帰り道、僕らは再び駅の方に歩き出した。アーケードに戻ろうと思ったけれど、人並みに押されているウチにその方向へと流されてしまった。どちらのルートを通っても、駐車場にはそれほど距離は変わらない。

僕も明日菜ちゃんも、ノロノロと歩きながら、ケータイをパチパチやっていた。妹は、何処吹く風で、ゆらゆらと揺らぎながら歩いている。

僕のケータイには、誰からもメールも着信もなかった。代わりに、一応、モモちゃんにメールを打っておいた。最後に、人混みの写メを添付しておく。花火の写真を撮るのを忘れていた。妹だけでなく僕も、もっと長い時間、上がるものと思っていて、すっかりタイミングを失っていたのだ。

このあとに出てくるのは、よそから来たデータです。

run A:
Design fpu16_top, start of the top module:
module fpu16_top(
    input         aclk,
    input  [15:0] a,
    input  [15:0] b,
    input         a_valid,
    input         b_valid,
    output [15:0] add_result,
    output        add_valid,
    output [15:0] sub_result,
    output        sub_valid,
    output [15:0] mul_result,
    output        mul_valid,
    output [7:0]  cmp_result,
    output        cmp_valid
    );
For scale: ~3,700 cells after synthesis, about 700 flip-flops.
export LEC_CHECK = 0
export ABC_AREA = 1
export CAP_MARGIN = 20
export CORE_ASPECT_RATIO = 0.93
export CORE_MARGIN = 2
export CORE_UTILIZATION = 61
export CTS_CLUSTER_SIZE = 84
export PLACE_DENSITY_LB_ADDON = 0.07
export SETUP_SLACK_MARGIN = 1.36
export SLEW_MARGIN = 20
create_clock -name core_clock -period 4.57 [get_ports {aclk}]
run.sh (not shown) runs the stock make flow with config.mk's settings and CLKGATE_MAP_FILE=.
The flow completed for run A, but it is not clean: the layout still shows negative setup slack.
> inputs changed (run A -> run B)
Settings: SETUP_SLACK_MARGIN no longer set, was 1.36; CTS_CLUSTER_SIZE no longer set, was 84; PLACE_DENSITY_LB_ADDON no longer set, was 0.07; CORE_UTILIZATION now 40, was 61; ABC_AREA no longer set, was 1; CORE_ASPECT_RATIO no longer set, was 0.93; the clock period (ns, I/O delays scaled along) now 8.0, was 4.57.
==> results <==
Run B finished every step from synthesis to the final layout, and the layout passed the timing, design-rule and antenna checks. As of run B, wire length reported by the detailed router had fallen by more than 10% compared to run A. Between run B and run A, it is run B whose pre-placement core utilization is lower, by 21 points. In terms of clock-pin slew on the worst setup and hold paths, run A and run B differ only marginally. Diff run A -> run B | maximum number of pins on one net before global-route repair | decrease of about 2.3%. Sort run B and run A by initial antenna violation count desc -> top: run B. Delta(multi-input combinational cell area, run B - run A) < 0. Taking run A as the reference, in run B fraction of power consumed by combinational cells went down by 7.9 points, total negative slack for setup checks shows an increase of 75.47 ns. On area occupied by registers, run B and run A are neck and neck.
[inputs] run C vs run B
Settings: a change of CORE_UTILIZATION from 40 to 66; a change of the clock period (ns, I/O delays scaled along) from 8.0 to 7.55.
### Flow results
- Relative to run B, the count of vias placed by the detailed router of run C is higher by about 16%.
- Relative to run B, the met2 demand-to-capacity share in global routing of run C is higher by 37 points.
- Between run B and run C, switching power as a share of total power increased.
- To summarise run C: no stage aborted, but the layout did not pass its checks, failing on negative setup slack.
- The final reports for run C and run B show worst path arrival time higher in the former.
- Run C ended up with b[6] as its launching instance or port of the critical path; run B ended up with b[10].
- Run C vs run B, maximum fanout along the worst path went up by 2.
- Against run B, design area in run C came out better.
- Run C reports a lower clock network area share than run B does.
- The first-iteration detailed-routing DRC count in run C sits 88% above the value recorded for run B.
The inputs of run D differ from those of run C as listed below.
Settings: an added SETUP_SLACK_MARGIN of -0.48; a change of CORE_UTILIZATION from 66 to 70; a change of the clock period (ns, I/O delays scaled along) from 7.55 to 7.04.
[summary]
Going from run C to run D, the die area was shrunk. [compare] base=run C new=run D: diode insertion count for antenna repair now larger, first-pass GRT wire length now larger, final cell area excluding filler cells now smaller, synthesis-to-layout area growth now smaller. Routed wire length in run D is 12% higher than in run C. Although run D finished all stages, its layout failed final checks on negative setup slack.

* * *

== violet ==
fpu16_top again, from the RTL that the note above started with.
make LEC_CHECK=0 ABC_AREA=0 CAP_MARGIN=20 CORE_MARGIN=2 CORE_UTILIZATION=61 PLACE_DENSITY=0.64 SETUP_SLACK_MARGIN=1.23 SLEW_MARGIN=20 finish   # period 4.57 ns
violet: all stages done; final checks FAILED (setup timing).
### violet -> raven
Settings: CORE_UTILIZATION: 61 -> 40; ABC_AREA: 0 -> unset; SETUP_SLACK_MARGIN: 1.23 -> unset; PLACE_DENSITY: 0.64 -> unset; the clock period (ns, I/O delays scaled along): 4.57 -> 7.96.
[summary]
raven has completed all stages; timing, DRC and antenna checks passed. Of violet and raven, the lower number of clock buffer instances in the layout belongs to raven. On clock network area share, violet and raven are neck and neck. Between violet and raven, the cell count went up. Going from violet to raven, post-synthesis to final-layout area growth shrinks by 5.7 points. Higher total global routing track utilization among violet and raven: violet. Between violet and raven, the final clock period utilization by the worst path is lower for raven. For raven, the source of the critical timing path was b[2], unlike violet, where it was b[11]. raven vs violet: transition time at the pin with the least slew margin up.
For nickel, these inputs were changed with respect to raven:
Settings: an added GPL_ROUTABILITY_DRIVEN of 0; an added HOLD_SLACK_MARGIN of 0.17; a change of the clock period (ns, I/O delays scaled along) from 7.96 to 8.0.
### Flow results
Looking at the reports, nickel completed the entire flow and the layout it produced met the timing, design-rule and antenna checks.
Going from raven to nickel, power of the combinational group shrank by a few percent.
nickel against raven: routed length on met1 fell 790 um, routed wire length went down by about 2%.
### nickel -> fjord
Settings: changing CAP_MARGIN from 20 to 15; setting SETUP_SLACK_MARGIN to -0.79 for the first time; changing CORE_UTILIZATION from 40 to 26; setting PLACE_DENSITY_LB_ADDON to 0.16 for the first time; setting CTS_CLUSTER_SIZE to 11 for the first time; setting CELL_PAD_IN_SITES_GLOBAL_PLACEMENT to 3 for the first time; setting ABC_AREA to 1 for the first time; changing GPL_ROUTABILITY_DRIVEN from 0 to 1; setting MIN_ROUTING_LAYER to met2 for the first time; setting CORE_ASPECT_RATIO to 0.51 for the first time.
[summary]
nickel: done, clean on timing, DRC and antenna
The flow for fjord finished, though final verification flagged setup timing.
Going from nickel to fjord, largest voltage drop on the vdd net shrinks by 24 uV.
The final critical delay including setup and external delays in fjord sits 0.59 ns above the value recorded for nickel.
Relative to nickel, non-clock buffer count has gone down in fjord.
Total wire length up 50% in fjord wrt nickel
nickel has higher final standard cell utilization of the core than fjord.
### fjord -> indigo
Settings: CORE_ASPECT_RATIO: 0.51 -> 1.3; SETUP_SLACK_MARGIN: -0.79 -> 1.29; CTS_CLUSTER_SIZE: 11 -> 52.
Results
- indigo completed; timing, DRC and antenna clean
- Delta (indigo minus fjord): post-detailed-route wirelength per cell has decreased; actual transition at the worst max-transition pin has decreased; number of well taps has decreased; clock-buffer cell count has increased; overall power has increased.

* * *

fpu16_top again, from the RTL that the note above started with.
Settings: LEC_CHECK=0, ABC_AREA=1, CAP_MARGIN=20, CORE_MARGIN=2, CORE_UTILIZATION=70, CTS_CLUSTER_SIZE=45, SETUP_SLACK_MARGIN=-0.48, SLEW_MARGIN=20; clock period 4.77 ns.
The first run ended with an error in 5_1_grt, error GRT-0232.
Then changed:
Settings changed: ABC_AREA 1 to not set, CORE_UTILIZATION 70 to 61, CTS_CLUSTER_SIZE 45 to not set, SETUP_SLACK_MARGIN -0.48 to 1.56.
Clock period 4.77 ns to 5.67 ns, I/O delays scaled along.
With this change the flow reached the layout checks and failed them: negative setup slack; die area rises by 16%; synthesized cell count falls by about 11%; area after synthesis rises by 1.4%.

* * *

Starting RTL as in the previous note.
clock: 8.0 ns
lec_check: 0
cap_margin: 20
cell_pad_in_sites_detail_placement: 2
cell_pad_in_sites_global_placement: 1
core_margin: 2
core_utilization: 24
cts_cluster_diameter: 249
max_routing_layer: met4
slew_margin: 20
The first run completed, yet does not pass: setup timing.
Edit:
Settings changed: CELL_PAD_IN_SITES_DETAIL_PLACEMENT 2 to not set, CELL_PAD_IN_SITES_GLOBAL_PLACEMENT 1 to not set, CORE_UTILIZATION 24 to 67, CTS_CLUSTER_DIAMETER 249 to not set.
Clock period 8.0 ns to 7.11 ns, I/O delays scaled along.
What happened:
- The changed run finished but fails on setup timing
- power goes up by 16%
- final area fell by 2.0%
- sequential cell count does not change
- critical path depth does not change
- wire length decreases by 3.6%

* * *

fpu16_top again, from the RTL that the note above started with.
export LEC_CHECK = 0
export CAP_MARGIN = 35
export CELL_PAD_IN_SITES_DETAIL_PLACEMENT = 1
export CORE_MARGIN = 2
export CORE_UTILIZATION = 27
export GPL_ROUTABILITY_DRIVEN = 0
export HOLD_SLACK_MARGIN = 0.07
export MAX_ROUTING_LAYER = met5
export PLACE_DENSITY_LB_ADDON = 0.14
export SETUP_SLACK_MARGIN = -0.27
export SLEW_MARGIN = 20
create_clock -name core_clock -period 13.2 [get_ports {aclk}]
Edit:
Settings changed: CAP_MARGIN 35 to 20, CELL_PAD_IN_SITES_DETAIL_PLACEMENT 1 to not set, CORE_UTILIZATION 27 to 72, GPL_ROUTABILITY_DRIVEN 0 to not set, HOLD_SLACK_MARGIN 0.07 to not set, MAX_ROUTING_LAYER met5 to not set, PLACE_DENSITY set to 0.67, PLACE_DENSITY_LB_ADDON 0.14 to not set, SETUP_SLACK_MARGIN -0.27 to not set.
Clock period 13.2 ns to 6.84 ns, I/O delays scaled along.
After rerunning: The changed run aborted during 5_1_grt (GRT-0232). Synthesized area does not change. Die area fell by 62%. Synthesized cell count is unchanged.

* * *

Setup of north:
fpu16_top again, from the RTL that the note above started with.
export LEC_CHECK = 0
export CAP_MARGIN = 20
export CELL_PAD_IN_SITES_DETAIL_PLACEMENT = 2
export CELL_PAD_IN_SITES_GLOBAL_PLACEMENT = 1
export CORE_ASPECT_RATIO = 0.92
export CORE_MARGIN = 2
export CORE_UTILIZATION = 24
export CTS_CLUSTER_DIAMETER = 249
export GPL_TIMING_DRIVEN = 0
export MAX_ROUTING_LAYER = met4
export SLEW_MARGIN = 20
create_clock -name core_clock -period 4.99 [get_ports {aclk}]
The flow completed for north, but it is not clean: the layout still shows negative setup slack.
Here is what was changed in the inputs of south compared with north.
Settings: removing CELL_PAD_IN_SITES_GLOBAL_PLACEMENT (formerly 1); removing CORE_ASPECT_RATIO (formerly 0.92); removing GPL_TIMING_DRIVEN (formerly 0); removing CELL_PAD_IN_SITES_DETAIL_PLACEMENT (formerly 2); removing CTS_CLUSTER_DIAMETER (formerly 249); changing CORE_UTILIZATION from 24 to 31; removing MAX_ROUTING_LAYER (formerly met4); changing the clock period (ns, I/O delays scaled along) from 4.99 to 7.96.
Findings:
Every stage of the flow completed for south, and the final layout passed the timing, design-rule and antenna checks. The total length of routed met3 wires in south was lower than what north gave. Maximum fanout count along the critical path: south vs north down 6. Sort north and south by fill cell instance count of the final layout asc -> top: south. Total number of vias (south / north): 0.940. Summary of south over north: final wirelength now sits lower; final setup slack of the worst path now sits higher; final non-filler cell area now sits lower; post-layout total power now sits lower.
diff inputs: south => east
Settings: CORE_UTILIZATION changed from 31 to 58; the clock period (ns, I/O delays scaled along) changed from 7.96 to 6.84.
Results
| data arrival at the endpoint of the critical path | east vs south | 0.28 ns lower |. east vs south — proportion of power drawn by flip-flops and latches dropped 1.4 points. Clock buffer count was higher in east than in south. east against south: sequential cell area in the final layout shows no meaningful change, count of buffer and inverter cells on the critical path shows an increase of 2. On worst relative slew slack: between east and south, it ends up higher for south. east vs. south: slew at the pin closest to its max-slew limit moved up; combined global-route utilization of all metal layers climbed 15 points; accumulated negative setup slack went down; clock share of power now sits lower. Finished, but not clean: east, with negative setup slack.

* * *

fpu16_top again, from the RTL that the note above started with.
Settings: LEC_CHECK=0, ABC_AREA=1, CAP_MARGIN=20, CORE_MARGIN=2, CORE_UTILIZATION=71, CTS_CLUSTER_DIAMETER=211, MAX_ROUTING_LAYER=met4, SLEW_MARGIN=20; clock period 7.11 ns.
The baseline finished but fails on setup timing.
==> next run, changes <==
- ABC_AREA: 1 -> default
- CORE_UTILIZATION: 71 -> 72
- CTS_CLUSTER_DIAMETER: 211 -> default
- CTS_CLUSTER_SIZE: default -> 46
- MAX_ROUTING_LAYER: met4 -> default
- PLACE_DENSITY: default -> 0.7
- clock period: 7.11 -> 7.55 ns (I/O delays scaled with it)
Effect: The changed run failed in global routing, error GRT-0232. Die size is about the same. Synthesized cell count went down by 11%. Synthesized area rises by 1.4%.
==> next run, changes <==
- CTS_CLUSTER_SIZE: 46 -> 45
- PLACE_DENSITY: 0.7 -> default
- PLACE_DENSITY_LB_ADDON: default -> 0.25
=> The changed run stopped in global routing. Synthesized cell count does not change. Synthesized area does not change. Die size does not change.
==> next run, changes <==
- CTS_CLUSTER_SIZE: 45 -> default
- PLACE_DENSITY: default -> 0.38
- PLACE_DENSITY_LB_ADDON: 0.25 -> default
- clock period: 7.55 -> 4.88 ns (I/O delays scaled with it)
The changed run never finished: it broke off in global routing.
Area after synthesis does not change.
Die size is unchanged.
Synthesized cell count stays the same.
==> next run, changes <==
- CORE_UTILIZATION: 72 -> 61
- PLACE_DENSITY: 0.38 -> default
- SETUP_SLACK_MARGIN: default -> 1.36
- clock period: 4.88 -> 5.51 ns (I/O delays scaled with it)
The changed run finished with setup timing left. Synthesized area stays the same. Die size is higher by 18%. Synthesized cell count is unchanged.
==> next run, changes <==
- ABC_AREA: default -> 0
- PLACE_DENSITY: default -> 0.61
- SETUP_SLACK_MARGIN: 1.36 -> -0.07
- clock period: 5.51 -> 4.57 ns (I/O delays scaled with it)
What happened: The changed run ran to the end with violations: setup timing; flip-flop count does not change; count of clock-buffer cells in the layout came out higher by 3; global-route usage came out lower by 1.9 points; wire length came out lower by roughly a tenth; synthesized area stays the same; non-clock buffer count came out lower by 37; total power came out higher by roughly a tenth; via count came out lower by a few percent; setup slack loses 0.64 ns; combinational power came out higher by a few percent; design area came out lower by a few percent.

* * *

## exp/tundra
fpu16_top again, from the RTL that the note above started with.
Settings: LEC_CHECK=0, ABC_AREA=1, CAP_MARGIN=20, CORE_ASPECT_RATIO=0.5, CORE_MARGIN=2, CORE_UTILIZATION=72, CTS_CLUSTER_DIAMETER=386, CTS_CLUSTER_SIZE=100, PLACE_DENSITY=0.41, SETUP_SLACK_MARGIN=1.37, SLEW_MARGIN=20, TNS_END_PERCENT=10; clock period 4.59 ns.
exp/tundra | ERROR | global routing (5_1_grt)
#### Input delta (exp/garnet over exp/tundra)
- PLACE_DENSITY_LB_ADDON: unset -> 0.22
- CTS_CLUSTER_SIZE: 100 -> unset
- ABC_AREA: 1 -> unset
- CTS_CLUSTER_DIAMETER: 386 -> unset
- TNS_END_PERCENT: 10 -> unset
- PLACE_DENSITY: 0.41 -> unset
- SETUP_SLACK_MARGIN: 1.37 -> 0.74
- CORE_ASPECT_RATIO: 0.5 -> unset
- the clock period (ns, I/O delays scaled along): 4.59 -> 6.2
[summary]
- For exp/garnet, the flow was terminated by a tool error in global routing (5_1_grt) and produced no final design.
- When exp/garnet is measured against exp/tundra, its xor/xnor share of the synthesized area turns out 0.43 points higher.
- Going from exp/tundra to exp/garnet, final weighted congestion in routability-driven placement shrank slightly.
- Synthesized area deteriorates in exp/garnet relative to exp/tundra.
- What exp/garnet reported for standard-cell row count has to be multiplied by 0.70 to get the figure for exp/tundra.
- Summary of exp/garnet over exp/tundra: placed wire-length estimate shrank by 710 um; total of cells resized after clock tree synthesis went down 103.
Input-level comparison between exp/sierra and exp/garnet:
- CTS_CLUSTER_SIZE now 37, previously not set
- SETUP_SLACK_MARGIN no longer set, was 0.74
- PLACE_DENSITY now 0.67, previously not set
- PLACE_DENSITY_LB_ADDON no longer set, was 0.22
- the clock period (ns, I/O delays scaled along) now 7.55, was 6.2
--- outcome ---
Compared exp/sierra vs exp/garnet, and number of buffers created by CTS is up in exp/sierra. The placed wire-length estimate after detailed placement of exp/sierra was superior to that of exp/garnet. Against exp/garnet, cell area after placement in exp/sierra fell slightly. exp/sierra terminated abnormally: global routing (5_1_grt) reported GRT-0232. exp/garnet got as far as global routing (5_1_grt), where a tool error ended the run.
Modified inputs, exp/lagoon compared to exp/sierra
- changing PLACE_DENSITY from 0.67 to 0.64
- setting SETUP_SLACK_MARGIN to -0.48 for the first time
- changing CTS_CLUSTER_SIZE from 37 to 41
- changing the clock period (ns, I/O delays scaled along) from 7.55 to 7.04
[summary]
- Diff exp/sierra -> exp/lagoon: XOR/XNOR share of the synthesized area closely matched the old numbers, area reported by Yosys stat closely matched the old numbers.
- Detailed-placement wirelength estimate was lower in exp/sierra than in exp/lagoon.
- The runs compared here, exp/lagoon and exp/sierra, all ended either early or with open violations.
- In the summary table, exp/sierra is marked failed, with error GRT-0232 raised in global routing (5_1_grt).
- Overall die height: exp/sierra vs exp/lagoon identical
- [compare] base=exp/sierra new=exp/lagoon: number of placed cells counting well taps moved up; post-place instance area barely changed; number of gates resized after cts moved down; buffer depth of the longest clock path about even; weighted congestion at the end of routability-driven global placement shrank by about 6%.
- Re average size of a mapped cell: no difference whatsoever between exp/lagoon and exp/sierra.
Power figures rest on the tool's default switching activity, not on a simulated workload.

そのことも一応添えておく。

ただ、妹と一緒、と言うことは伝えても、明日菜ちゃんのことは一言も触れていない。写メに彼女の頭と髪を纏めたピンクのゴムは映っているけれど、それ以上何も伝えない。何を心配したわけでも、別に隠したわけでもないけれど、なぜか、僕は濁した。そういえば、僕はモモちゃんに明日菜ちゃんのことは話したっけ、と思う。